## Your assignment
In the entries below, find the line containing "take_hop = (turn_a && is_look && hit_a)" and the line containing "S_TURN_A: begin". Copy those two lines and everything between them exactly, and only that.

§

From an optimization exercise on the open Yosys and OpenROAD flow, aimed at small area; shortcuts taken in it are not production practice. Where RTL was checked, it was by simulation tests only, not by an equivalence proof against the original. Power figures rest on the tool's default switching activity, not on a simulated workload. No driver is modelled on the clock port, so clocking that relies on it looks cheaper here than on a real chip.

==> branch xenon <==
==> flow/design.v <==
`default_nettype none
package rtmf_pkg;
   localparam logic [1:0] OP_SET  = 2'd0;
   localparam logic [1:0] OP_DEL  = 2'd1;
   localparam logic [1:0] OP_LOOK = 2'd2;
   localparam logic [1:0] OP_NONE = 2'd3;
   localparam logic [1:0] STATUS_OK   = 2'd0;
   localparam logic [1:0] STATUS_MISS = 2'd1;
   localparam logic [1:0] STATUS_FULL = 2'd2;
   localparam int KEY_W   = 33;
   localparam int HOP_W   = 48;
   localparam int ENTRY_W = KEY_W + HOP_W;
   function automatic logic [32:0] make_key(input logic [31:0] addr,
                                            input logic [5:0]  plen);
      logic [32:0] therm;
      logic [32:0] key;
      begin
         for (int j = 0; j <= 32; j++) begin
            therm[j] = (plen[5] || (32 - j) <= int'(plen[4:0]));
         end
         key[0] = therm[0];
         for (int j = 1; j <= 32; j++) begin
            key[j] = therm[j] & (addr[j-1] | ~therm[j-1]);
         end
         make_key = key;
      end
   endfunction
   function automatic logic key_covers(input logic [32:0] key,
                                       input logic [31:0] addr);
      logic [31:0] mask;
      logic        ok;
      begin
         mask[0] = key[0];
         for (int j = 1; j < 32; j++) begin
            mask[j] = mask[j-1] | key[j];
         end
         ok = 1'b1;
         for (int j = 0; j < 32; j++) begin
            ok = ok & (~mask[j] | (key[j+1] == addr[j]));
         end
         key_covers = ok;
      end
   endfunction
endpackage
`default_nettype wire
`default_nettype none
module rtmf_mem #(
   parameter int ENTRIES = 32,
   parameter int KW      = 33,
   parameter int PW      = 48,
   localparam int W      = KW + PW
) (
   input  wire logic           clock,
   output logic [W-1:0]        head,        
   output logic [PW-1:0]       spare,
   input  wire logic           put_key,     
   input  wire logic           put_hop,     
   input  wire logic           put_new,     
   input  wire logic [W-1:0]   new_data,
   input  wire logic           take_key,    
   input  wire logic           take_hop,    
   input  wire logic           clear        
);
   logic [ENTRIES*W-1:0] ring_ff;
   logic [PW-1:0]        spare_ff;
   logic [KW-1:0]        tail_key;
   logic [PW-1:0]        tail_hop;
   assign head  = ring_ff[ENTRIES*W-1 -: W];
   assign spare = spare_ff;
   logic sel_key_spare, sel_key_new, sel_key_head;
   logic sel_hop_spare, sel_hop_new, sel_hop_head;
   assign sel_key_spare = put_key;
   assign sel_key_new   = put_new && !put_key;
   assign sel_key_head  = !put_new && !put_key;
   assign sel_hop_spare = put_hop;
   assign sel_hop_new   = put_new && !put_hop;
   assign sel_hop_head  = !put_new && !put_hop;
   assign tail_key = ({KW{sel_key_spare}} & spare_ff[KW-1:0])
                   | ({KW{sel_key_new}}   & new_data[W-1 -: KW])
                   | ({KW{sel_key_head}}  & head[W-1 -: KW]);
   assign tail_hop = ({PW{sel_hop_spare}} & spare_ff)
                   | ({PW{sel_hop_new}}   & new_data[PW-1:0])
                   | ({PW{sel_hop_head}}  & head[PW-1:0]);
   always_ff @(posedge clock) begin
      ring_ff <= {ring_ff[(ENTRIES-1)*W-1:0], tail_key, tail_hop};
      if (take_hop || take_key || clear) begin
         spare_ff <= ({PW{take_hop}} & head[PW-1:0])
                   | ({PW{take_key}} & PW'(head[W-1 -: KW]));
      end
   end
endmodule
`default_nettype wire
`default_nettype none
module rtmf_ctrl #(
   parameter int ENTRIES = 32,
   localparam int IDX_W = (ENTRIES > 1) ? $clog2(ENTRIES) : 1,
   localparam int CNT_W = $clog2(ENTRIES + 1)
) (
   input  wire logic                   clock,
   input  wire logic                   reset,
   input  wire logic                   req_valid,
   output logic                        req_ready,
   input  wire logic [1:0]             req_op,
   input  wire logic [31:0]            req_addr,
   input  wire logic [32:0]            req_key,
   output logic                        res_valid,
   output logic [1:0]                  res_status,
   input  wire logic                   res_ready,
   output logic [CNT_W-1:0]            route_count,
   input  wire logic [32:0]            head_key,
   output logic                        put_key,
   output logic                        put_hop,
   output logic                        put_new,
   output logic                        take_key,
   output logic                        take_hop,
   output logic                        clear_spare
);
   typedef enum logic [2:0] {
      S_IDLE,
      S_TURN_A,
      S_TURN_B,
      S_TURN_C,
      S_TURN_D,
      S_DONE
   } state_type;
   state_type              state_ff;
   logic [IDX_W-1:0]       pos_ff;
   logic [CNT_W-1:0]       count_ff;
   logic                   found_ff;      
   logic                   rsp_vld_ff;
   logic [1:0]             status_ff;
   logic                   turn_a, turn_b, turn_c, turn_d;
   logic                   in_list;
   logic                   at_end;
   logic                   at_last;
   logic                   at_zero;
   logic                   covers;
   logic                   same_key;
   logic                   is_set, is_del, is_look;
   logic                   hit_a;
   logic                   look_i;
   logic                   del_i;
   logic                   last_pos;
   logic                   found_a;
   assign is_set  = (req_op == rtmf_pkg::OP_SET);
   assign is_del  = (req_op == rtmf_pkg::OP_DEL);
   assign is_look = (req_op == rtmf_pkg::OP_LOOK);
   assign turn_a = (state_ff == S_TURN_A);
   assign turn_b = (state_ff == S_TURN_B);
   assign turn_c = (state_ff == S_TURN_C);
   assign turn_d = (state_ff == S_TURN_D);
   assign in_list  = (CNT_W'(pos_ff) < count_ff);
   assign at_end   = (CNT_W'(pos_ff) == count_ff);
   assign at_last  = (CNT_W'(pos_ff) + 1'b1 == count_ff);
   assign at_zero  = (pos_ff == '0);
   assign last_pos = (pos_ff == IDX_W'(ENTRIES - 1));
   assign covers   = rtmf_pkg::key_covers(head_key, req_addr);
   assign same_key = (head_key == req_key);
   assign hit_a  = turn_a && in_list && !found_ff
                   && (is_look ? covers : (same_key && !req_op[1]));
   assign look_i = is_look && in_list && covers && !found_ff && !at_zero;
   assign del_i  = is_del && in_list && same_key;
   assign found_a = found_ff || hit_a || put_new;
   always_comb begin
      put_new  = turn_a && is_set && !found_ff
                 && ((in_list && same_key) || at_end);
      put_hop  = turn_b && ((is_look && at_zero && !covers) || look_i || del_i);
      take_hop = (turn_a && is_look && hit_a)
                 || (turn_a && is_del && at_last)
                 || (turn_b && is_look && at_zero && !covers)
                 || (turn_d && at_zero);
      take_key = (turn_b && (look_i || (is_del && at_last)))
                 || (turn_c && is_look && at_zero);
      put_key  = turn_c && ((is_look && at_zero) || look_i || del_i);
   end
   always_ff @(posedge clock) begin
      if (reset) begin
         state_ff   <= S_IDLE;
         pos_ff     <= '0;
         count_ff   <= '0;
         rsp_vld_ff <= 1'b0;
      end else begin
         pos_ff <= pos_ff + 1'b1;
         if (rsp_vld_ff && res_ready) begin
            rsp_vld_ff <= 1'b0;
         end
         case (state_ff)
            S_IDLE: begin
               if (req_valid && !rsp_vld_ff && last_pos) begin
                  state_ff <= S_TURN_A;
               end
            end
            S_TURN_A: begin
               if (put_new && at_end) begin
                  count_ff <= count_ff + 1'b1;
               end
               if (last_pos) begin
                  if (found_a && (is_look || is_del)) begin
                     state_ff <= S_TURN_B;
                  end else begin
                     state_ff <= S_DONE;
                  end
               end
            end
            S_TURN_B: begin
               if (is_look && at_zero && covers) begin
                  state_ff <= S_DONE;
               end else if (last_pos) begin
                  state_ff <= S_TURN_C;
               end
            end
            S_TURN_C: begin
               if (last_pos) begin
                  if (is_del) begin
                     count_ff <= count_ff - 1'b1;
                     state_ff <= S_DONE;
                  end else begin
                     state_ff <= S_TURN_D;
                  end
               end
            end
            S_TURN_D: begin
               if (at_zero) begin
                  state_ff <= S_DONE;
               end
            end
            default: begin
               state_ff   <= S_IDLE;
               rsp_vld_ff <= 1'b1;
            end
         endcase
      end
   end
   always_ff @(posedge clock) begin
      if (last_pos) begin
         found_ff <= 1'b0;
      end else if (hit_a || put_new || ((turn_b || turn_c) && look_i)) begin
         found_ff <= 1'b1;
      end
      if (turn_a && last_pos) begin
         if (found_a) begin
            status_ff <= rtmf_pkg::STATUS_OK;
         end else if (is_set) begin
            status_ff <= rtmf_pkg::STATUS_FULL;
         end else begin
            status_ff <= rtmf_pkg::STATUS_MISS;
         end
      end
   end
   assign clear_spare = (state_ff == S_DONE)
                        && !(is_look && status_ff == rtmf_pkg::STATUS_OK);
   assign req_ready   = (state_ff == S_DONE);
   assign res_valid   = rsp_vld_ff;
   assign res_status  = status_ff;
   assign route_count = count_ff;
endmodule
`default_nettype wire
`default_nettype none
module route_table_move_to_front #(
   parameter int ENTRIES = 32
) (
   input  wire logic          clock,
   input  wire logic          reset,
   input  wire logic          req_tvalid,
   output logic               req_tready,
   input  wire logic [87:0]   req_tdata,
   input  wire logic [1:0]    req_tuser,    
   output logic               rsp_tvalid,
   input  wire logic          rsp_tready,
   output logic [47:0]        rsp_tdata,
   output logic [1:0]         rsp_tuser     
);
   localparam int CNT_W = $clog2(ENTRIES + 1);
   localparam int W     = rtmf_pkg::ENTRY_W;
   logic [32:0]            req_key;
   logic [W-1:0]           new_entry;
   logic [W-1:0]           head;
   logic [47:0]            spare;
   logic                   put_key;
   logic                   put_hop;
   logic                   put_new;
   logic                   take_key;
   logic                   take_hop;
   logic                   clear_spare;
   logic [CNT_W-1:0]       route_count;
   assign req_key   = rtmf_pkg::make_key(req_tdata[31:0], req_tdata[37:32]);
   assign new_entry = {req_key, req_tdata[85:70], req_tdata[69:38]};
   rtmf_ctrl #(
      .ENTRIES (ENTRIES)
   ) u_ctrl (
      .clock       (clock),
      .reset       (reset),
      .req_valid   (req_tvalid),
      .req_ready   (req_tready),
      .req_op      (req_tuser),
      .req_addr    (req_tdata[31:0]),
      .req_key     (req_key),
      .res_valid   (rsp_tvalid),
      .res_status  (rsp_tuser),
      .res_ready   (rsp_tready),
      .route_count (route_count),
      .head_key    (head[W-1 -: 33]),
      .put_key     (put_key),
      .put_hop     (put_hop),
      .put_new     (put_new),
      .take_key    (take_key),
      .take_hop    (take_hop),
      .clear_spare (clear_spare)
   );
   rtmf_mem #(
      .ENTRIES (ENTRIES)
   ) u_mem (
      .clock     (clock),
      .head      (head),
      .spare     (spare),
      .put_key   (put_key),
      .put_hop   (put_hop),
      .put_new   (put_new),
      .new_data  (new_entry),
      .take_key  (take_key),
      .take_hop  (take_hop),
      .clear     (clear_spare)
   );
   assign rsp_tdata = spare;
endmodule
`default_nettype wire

§

## Written solution
      take_hop = (turn_a && is_look && hit_a)
                 || (turn_a && is_del && at_last)
                 || (turn_b && is_look && at_zero && !covers)
                 || (turn_d && at_zero);
      take_key = (turn_b && (look_i || (is_del && at_last)))
                 || (turn_c && is_look && at_zero);
      put_key  = turn_c && ((is_look && at_zero) || look_i || del_i);
   end
   always_ff @(posedge clock) begin
      if (reset) begin
         state_ff   <= S_IDLE;
         pos_ff     <= '0;
         count_ff   <= '0;
         rsp_vld_ff <= 1'b0;
      end else begin
         pos_ff <= pos_ff + 1'b1;
         if (rsp_vld_ff && res_ready) begin
            rsp_vld_ff <= 1'b0;
         end
         case (state_ff)
            S_IDLE: begin
               if (req_valid && !rsp_vld_ff && last_pos) begin
                  state_ff <= S_TURN_A;
               end
            end
            S_TURN_A: begin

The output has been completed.